Saved entries:
## src/rtl/pwm_pkg.sv

```systemverilog
// Shared constants for the multi-channel PWM generator.
// Align mode encoding used by the shadow and active align registers.
package pwm_pkg;

    localparam logic ALIGN_EDGE   = 1'b0;
    localparam logic ALIGN_CENTER = 1'b1;

endpackage

```

## src/rtl/pwm_multi_if.sv

```systemverilog
// Control/output bundle of pwm_multi.
// master = register/control side, slave = the PWM generator itself.
interface pwm_multi_if #(
    parameter int CH = 4,
    parameter int CW = 8
);

    logic              en;
    logic              align_i;
    logic [CW-1:0]     period_i;
    logic [CH*CW-1:0]  duty_i;
    logic              load_i;
    logic              sweep_i;
    logic [CH-1:0]     pwm_o;
    logic              cyc_o;
    logic              load_ack_o;

    modport master (
        output en, align_i, period_i, duty_i, load_i, sweep_i,
        input  pwm_o, cyc_o, load_ack_o
    );

    modport slave (
        input  en, align_i, period_i, duty_i, load_i, sweep_i,
        output pwm_o, cyc_o, load_ack_o
    );

endinterface

```

## src/rtl/pwm_cmp_ch.sv

```systemverilog
// One PWM compare channel: active duty register, optional duty sweep and
// the registered output compare (cnt < duty).
// Optional feature macro: PWM_SWEEP_EN (adds the STEP duty sweep adder).
module pwm_cmp_ch #(
    parameter int CW   = 8,
    parameter int STEP = 5
) (
    input  logic          clk,
    input  logic          rst,
    input  logic          en_i,
    input  logic [CW-1:0] cnt_i,
    input  logic          apply_i,
    input  logic [CW-1:0] dutyNew_i,
    input  logic          sweepTick_i,
    input  logic [CW-1:0] periodAct_i,
    output logic          pwm_o
);

    logic [CW-1:0] duty_q;
    logic [CW-1:0] duty_d;
    logic          pwm_q;

`ifdef PWM_SWEEP_EN
    logic [CW:0] dutyStep;

    // Duty plus one sweep step, one bit wider so a CW-bit overflow is visible.
    always_comb begin
        dutyStep = {1'b0, duty_q} + (CW+1)'(STEP);
    end
`else
    localparam int unusedStep = STEP;
    logic unusedSweep;
    assign unusedSweep = ^{sweepTick_i, periodAct_i};
`endif

    // Next duty: a pending load wins; otherwise the sweep ramps and folds to 0.
    always_comb begin
        duty_d = duty_q;
        if (apply_i) begin
            duty_d = dutyNew_i;
        end
`ifdef PWM_SWEEP_EN
        else if (sweepTick_i) begin
            duty_d = (dutyStep > {1'b0, periodAct_i}) ? '0 : dutyStep[CW-1:0];
        end
`endif
    end

    // Duty register and output compare flop; output forced low while disabled.
    always_ff @(posedge clk) begin
        if (rst) begin
            duty_q <= '0;
            pwm_q  <= 1'b0;
        end else begin
            duty_q <= duty_d;
            pwm_q  <= en_i && (cnt_i < duty_q);
        end
    end

    assign pwm_o = pwm_q;

endmodule

```

## src/rtl/pwm_multi.sv

```systemverilog
// Multi-channel PWM generator: shared edge/center-aligned period counter,
// double-buffered period/duty/align updates at cycle boundaries, run enable.
// Optional feature macro: PWM_SWEEP_EN (automatic duty sweep when sweep_i=1).
module pwm_multi
    import pwm_pkg::*;
#(
    parameter int CH         = 4,
    parameter int CW         = 8,
    parameter int PERIOD_RST = 99,
    parameter int STEP       = 5
) (
    input logic        clk,
    input logic        rst,
    pwm_multi_if.slave bus
);

    logic [CW-1:0]    cnt_q, cnt_d;
    logic             dirDown_q, dirDown_d;
    logic [CW-1:0]    periodAct_q;
    logic             alignAct_q;
    logic             pending_q, pending_d;
    logic [CW-1:0]    periodShd_q;
    logic [CH*CW-1:0] dutyShd_q;
    logic             alignShd_q;
    logic             cyc_q;
    logic             loadAck_q;
    logic             lastCount;
    logic             apply;
    logic             sweepTick;
    logic [CH-1:0]    pwmBits;

    // Last count of a cycle: top in edge mode (or tiny periods), 1 on the way down in center mode.
    always_comb begin
        lastCount = 1'b0;
        if (bus.en) begin
            if ((alignAct_q == ALIGN_EDGE) || (periodAct_q <= CW'(1))) begin
                lastCount = (cnt_q == periodAct_q);
            end else begin
                lastCount = dirDown_q && (cnt_q == CW'(1));
            end
        end
    end

    // Shadow values go live at a boundary, or immediately while disabled.
    always_comb begin
        apply     = pending_q && (lastCount || !bus.en);
        pending_d = bus.load_i ? 1'b1 : (apply ? 1'b0 : pending_q);
    end

    // Counter sequencing: restart at 0 going up on a boundary or while disabled.
    always_comb begin
        cnt_d     = cnt_q;
        dirDown_d = dirDown_q;
        if (!bus.en || lastCount) begin
            cnt_d     = '0;
            dirDown_d = 1'b0;
        end else if ((alignAct_q == ALIGN_CENTER) && !dirDown_q && (cnt_q == periodAct_q)) begin
            cnt_d     = cnt_q - CW'(1);
            dirDown_d = 1'b1;
        end else if (dirDown_q) begin
            cnt_d = cnt_q - CW'(1);
        end else begin
            cnt_d = cnt_q + CW'(1);
        end
    end

`ifdef PWM_SWEEP_EN
    assign sweepTick = lastCount && !apply && bus.sweep_i;
`else
    logic unusedSweep;
    assign unusedSweep = bus.sweep_i;
    assign sweepTick   = 1'b0;
`endif

    // Counter, shadow registers, active period/align and the cycle/ack pulses.
    always_ff @(posedge clk) begin
        if (rst) begin
            cnt_q       <= '0;
            dirDown_q   <= 1'b0;
            periodAct_q <= CW'(PERIOD_RST);
            alignAct_q  <= ALIGN_EDGE;
            pending_q   <= 1'b0;
            periodShd_q <= '0;
            dutyShd_q   <= '0;
            alignShd_q  <= ALIGN_EDGE;
            cyc_q       <= 1'b0;
            loadAck_q   <= 1'b0;
        end else begin
            cnt_q     <= cnt_d;
            dirDown_q <= dirDown_d;
            pending_q <= pending_d;
            cyc_q     <= lastCount;
            loadAck_q <= apply;
            if (bus.load_i) begin
                periodShd_q <= bus.period_i;
                dutyShd_q   <= bus.duty_i;
                alignShd_q  <= bus.align_i;
            end
            if (apply) begin
                periodAct_q <= periodShd_q;
                alignAct_q  <= alignShd_q;
            end
        end
    end

    for (genvar k = 0; k < CH; k++) begin : gCh
        pwm_cmp_ch #(
            .CW   (CW),
            .STEP (STEP)
        ) uCh (
            .clk         (clk),
            .rst         (rst),
            .en_i        (bus.en),
            .cnt_i       (cnt_q),
            .apply_i     (apply),
            .dutyNew_i   (dutyShd_q[k*CW +: CW]),
            .sweepTick_i (sweepTick),
            .periodAct_i (periodAct_q),
            .pwm_o       (pwmBits[k])
        );
    end

    assign bus.pwm_o      = pwmBits;
    assign bus.cyc_o      = cyc_q;
    assign bus.load_ack_o = loadAck_q;

endmodule

```

## src/flat_wrapper.sv

```systemverilog
// flat-port wrapper written by rule: the top's interface ports become plain ports
module pwm_multi_flat import pwm_pkg::*;
#(
    parameter int CH         = 4,
    parameter int CW         = 8,
    parameter int PERIOD_RST = 99,
    parameter int STEP       = 5
)
  (clk, rst, bus_en, bus_align_i, bus_period_i, bus_duty_i, bus_load_i, bus_sweep_i, bus_pwm_o, bus_cyc_o, bus_load_ack_o);
  pwm_multi_if #(.CH(CH), .CW(CW)) bus_i ();
  input logic clk;
  input logic rst;
  input wire logic [$bits(bus_i.en)-1:0] bus_en;
  input wire logic [$bits(bus_i.align_i)-1:0] bus_align_i;
  input wire logic [$bits(bus_i.period_i)-1:0] bus_period_i;
  input wire logic [$bits(bus_i.duty_i)-1:0] bus_duty_i;
  input wire logic [$bits(bus_i.load_i)-1:0] bus_load_i;
  input wire logic [$bits(bus_i.sweep_i)-1:0] bus_sweep_i;
  output wire logic [$bits(bus_i.pwm_o)-1:0] bus_pwm_o;
  output wire logic [$bits(bus_i.cyc_o)-1:0] bus_cyc_o;
  output wire logic [$bits(bus_i.load_ack_o)-1:0] bus_load_ack_o;
  assign bus_i.en = bus_en;
  assign bus_i.align_i = bus_align_i;
  assign bus_i.period_i = bus_period_i;
  assign bus_i.duty_i = bus_duty_i;
  assign bus_i.load_i = bus_load_i;
  assign bus_i.sweep_i = bus_sweep_i;
  assign bus_pwm_o = bus_i.pwm_o;
  assign bus_cyc_o = bus_i.cyc_o;
  assign bus_load_ack_o = bus_i.load_ack_o;
  pwm_multi #(.CH(CH), .CW(CW), .PERIOD_RST(PERIOD_RST), .STEP(STEP)) u_core (.clk(clk), .rst(rst), .bus(bus_i));
endmodule
```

__EXERCISE DETAILS__.
Select every line above that contains the word "registers", and copy it.

__THE COMPLETED TASK__.
// Align mode encoding used by the shadow and active align registers.
    // Counter, shadow registers, active period/align and the cycle/ack pulses.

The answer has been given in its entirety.